[RAW DATA]
<file path="config.mk">
export PLATFORM = sky130hd
export DESIGN_NAME = bicubic_tap_accumulator
export DESIGN_NICKNAME = d
export VERILOG_FILES = /design/src/rtl/bicubic_pkg.sv /design/src/rtl/bicubic_round_clamp.sv /design/src/rtl/bicubic_tap_accumulator.sv
export SDC_FILE = /design/constraint.sdc
export NUM_CORES = 1
export LEC_CHECK = 0
export ABC_CLOCK_PERIOD_IN_PS = 6900
export CAP_MARGIN = 20
export CORE_MARGIN = 4
export CORE_UTILIZATION = 60
export CTS_CLUSTER_SIZE = 25
export DETAILED_ROUTE_END_ITERATION = 16
export HOLD_SLACK_MARGIN = 0.1
export PLACE_DENSITY = 0.81
export SYNTH_ARGS = -nofsm -noshare
export SYNTH_HDL_FRONTEND = slang
export SYNTH_SLANG_ARGS = --single-unit
</file>
<file path="constraint.sdc">
create_clock -name i_clk -period 6.9 [get_ports i_clk]
set_input_delay 1.38 -clock i_clk [delete_from_list [all_inputs] [get_ports i_clk]]
set_output_delay 1.38 -clock i_clk [all_outputs]
set_load 0.01 [all_outputs]
</file>
<file path="src/rtl/sound_cmd_fifo_if.sv">
// Main-CPU to sound-CPU command channel bus: write strobe/data in, decoded read port,
// IRQ and status flags out.
interface sound_cmd_fifo_if #(
  parameter int DW    = 8,
  parameter int DEPTH = 4
);
  localparam int CW = $clog2(DEPTH + 1);

  logic          wr_n;
  logic [DW-1:0] din;
  logic          rd_cs_n;
  logic          rd_addr;
  logic          rd_done;
  logic [DW-1:0] dout;
  logic          irq_n;
  logic [CW-1:0] count;
  logic          full;
  logic          empty;
  logic          overflow;

  modport master (
    output wr_n, din, rd_cs_n, rd_addr, rd_done,
    input  dout, irq_n, count, full, empty, overflow
  );

  modport slave (
    input  wr_n, din, rd_cs_n, rd_addr, rd_done,
    output dout, irq_n, count, full, empty, overflow
  );
endinterface

</file>
<file path="src/rtl/sound_cmd_fifo.sv">
// Sound command FIFO: queues main-CPU writes, pops on sound-CPU data reads, drives IRQ
// and a {overflow, full, empty, count} status word. DEPTH=1/OVERWRITE=1/IRQ_MODE=1 acts as the old latch.
module sound_cmd_fifo #(
  parameter int DW        = 8,
  parameter int DEPTH     = 4,
  parameter int OVERWRITE = 0,
  parameter int IRQ_MODE  = 0
) (
  input  logic             clk,
  input  logic             RSTn,
  sound_cmd_fifo_if.slave  bus
);
  localparam int CW   = $clog2(DEPTH + 1);
  localparam int PW   = (DEPTH > 1) ? $clog2(DEPTH) : 1;
  localparam int MEMN = 1 << PW;

  function automatic logic [PW-1:0] ptr_inc(input logic [PW-1:0] p);
    return (DEPTH == 1) ? '0 : p + 1'b1;
  endfunction

  function automatic logic [PW-1:0] ptr_dec(input logic [PW-1:0] p);
    return (DEPTH == 1) ? '0 : p - 1'b1;
  endfunction

  logic [DW-1:0] mem [MEMN];

  logic [PW-1:0] wr_ptr_q, wr_ptr_d, rd_ptr_q, rd_ptr_d;
  logic [CW-1:0] count_q, count_d;
  logic          full_q, full_d, empty_q, empty_d;
  logic          ovf_q, ovf_d, pend_q, pend_d, irq_n_q, irq_n_d;
  logic [DW-1:0] dout_q, dout_d, last_q, last_d, hold_q, hold_d;
  logic          wrn_q;

  logic          push, pop, rd_sel, push_acc, ovf_evt, mem_we;
  logic [PW-1:0] mem_idx;
  logic [DW-1:0] head, status;

  assign head     = mem[rd_ptr_q];
  assign push     = !wrn_q && bus.wr_n;
  assign rd_sel   = bus.rd_done && !bus.rd_cs_n;
  assign pop      = rd_sel && !bus.rd_addr && !empty_q;
  // A pop in the same cycle frees a slot, so a full FIFO still accepts the push.
  assign push_acc = push && (!full_q || pop);
  assign ovf_evt  = push && full_q && !pop;

  always_comb begin
    status          = '0;
    status[CW-1:0]  = count_q;
    status[DW-3]    = empty_q;
    status[DW-2]    = full_q;
    status[DW-1]    = ovf_q;
  end

  always_comb begin
    wr_ptr_d = push_acc ? ptr_inc(wr_ptr_q) : wr_ptr_q;
    rd_ptr_d = pop      ? ptr_inc(rd_ptr_q) : rd_ptr_q;
    count_d  = count_q + CW'(push_acc) - CW'(pop);
    full_d   = (count_d == CW'(DEPTH));
    empty_d  = (count_d == '0);
    last_d   = pop ? head : last_q;
    hold_d   = bus.wr_n ? hold_q : bus.din;

    mem_we   = push_acc || (ovf_evt && (OVERWRITE != 0));
    mem_idx  = push_acc ? wr_ptr_q : ptr_dec(wr_ptr_q);

    if (ovf_evt)                     ovf_d = 1'b1;
    else if (rd_sel && bus.rd_addr)  ovf_d = 1'b0;
    else                             ovf_d = ovf_q;

    if (push)                        pend_d = 1'b1;
    else if (rd_sel && !bus.rd_addr) pend_d = 1'b0;
    else                             pend_d = pend_q;

    irq_n_d = (IRQ_MODE != 0) ? !pend_d : empty_d;

    // Empty data reads re-return the last popped command, as the old latch did.
    if (bus.rd_addr)  dout_d = status;
    else if (empty_q) dout_d = last_q;
    else              dout_d = head;
  end

  always_ff @(posedge clk) begin
    if (mem_we) mem[mem_idx] <= hold_q;
  end

  always_ff @(posedge clk or negedge RSTn) begin
    if (!RSTn) begin
      wr_ptr_q <= '0;
      rd_ptr_q <= '0;
      count_q  <= '0;
      full_q   <= 1'b0;
      empty_q  <= 1'b1;
      ovf_q    <= 1'b0;
      pend_q   <= 1'b0;
      irq_n_q  <= 1'b1;
      dout_q   <= '1;
      last_q   <= '1;
      hold_q   <= '0;
      wrn_q    <= 1'b1;
    end else begin
      wr_ptr_q <= wr_ptr_d;
      rd_ptr_q <= rd_ptr_d;
      count_q  <= count_d;
      full_q   <= full_d;
      empty_q  <= empty_d;
      ovf_q    <= ovf_d;
      pend_q   <= pend_d;
      irq_n_q  <= irq_n_d;
      dout_q   <= dout_d;
      last_q   <= last_d;
      hold_q   <= hold_d;
      wrn_q    <= bus.wr_n;
    end
  end

  assign bus.dout     = dout_q;
  assign bus.irq_n    = irq_n_q;
  assign bus.count    = count_q;
  assign bus.full     = full_q;
  assign bus.empty    = empty_q;
  assign bus.overflow = ovf_q;
endmodule

</file>
<file path="src/flat_wrapper.sv">
// flat-port wrapper written by rule: the top's interface ports become plain ports
module sound_cmd_fifo_flat 
#(
  parameter int DW        = 8,
  parameter int DEPTH     = 4,
  parameter int OVERWRITE = 0,
  parameter int IRQ_MODE  = 0
)
  (clk, RSTn, bus_wr_n, bus_din, bus_rd_cs_n, bus_rd_addr, bus_rd_done, bus_dout, bus_irq_n, bus_count, bus_full, bus_empty, bus_overflow);
  sound_cmd_fifo_if #(.DW(DW), .DEPTH(DEPTH)) bus_i ();
  input  logic clk;
  input  logic RSTn;
  input wire logic [$bits(bus_i.wr_n)-1:0] bus_wr_n;
  input wire logic [$bits(bus_i.din)-1:0] bus_din;
  input wire logic [$bits(bus_i.rd_cs_n)-1:0] bus_rd_cs_n;
  input wire logic [$bits(bus_i.rd_addr)-1:0] bus_rd_addr;
  input wire logic [$bits(bus_i.rd_done)-1:0] bus_rd_done;
  output wire logic [$bits(bus_i.dout)-1:0] bus_dout;
  output wire logic [$bits(bus_i.irq_n)-1:0] bus_irq_n;
  output wire logic [$bits(bus_i.count)-1:0] bus_count;
  output wire logic [$bits(bus_i.full)-1:0] bus_full;
  output wire logic [$bits(bus_i.empty)-1:0] bus_empty;
  output wire logic [$bits(bus_i.overflow)-1:0] bus_overflow;
  assign bus_i.wr_n = bus_wr_n;
  assign bus_i.din = bus_din;
  assign bus_i.rd_cs_n = bus_rd_cs_n;
  assign bus_i.rd_addr = bus_rd_addr;
  assign bus_i.rd_done = bus_rd_done;
  assign bus_dout = bus_i.dout;
  assign bus_irq_n = bus_i.irq_n;
  assign bus_count = bus_i.count;
  assign bus_full = bus_i.full;
  assign bus_empty = bus_i.empty;
  assign bus_overflow = bus_i.overflow;
  sound_cmd_fifo #(.DW(DW), .DEPTH(DEPTH), .OVERWRITE(OVERWRITE), .IRQ_MODE(IRQ_MODE)) u_core (.clk(clk), .RSTn(RSTn), .bus(bus_i));
endmodule
</file>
[/RAW DATA]
> **ABOUT THIS EXERCISE**
All lines in the records with the string "status" should be copied out.

> **WRITTEN ANSWER**
// IRQ and status flags out.
// and a {overflow, full, empty, count} status word. DEPTH=1/OVERWRITE=1/IRQ_MODE=1 acts as the old latch.
  logic [DW-1:0] head, status;
    status          = '0;
    status[CW-1:0]  = count_q;
    status[DW-3]    = empty_q;
    status[DW-2]    = full_q;
    status[DW-1]    = ovf_q;
    if (bus.rd_addr)  dout_d = status;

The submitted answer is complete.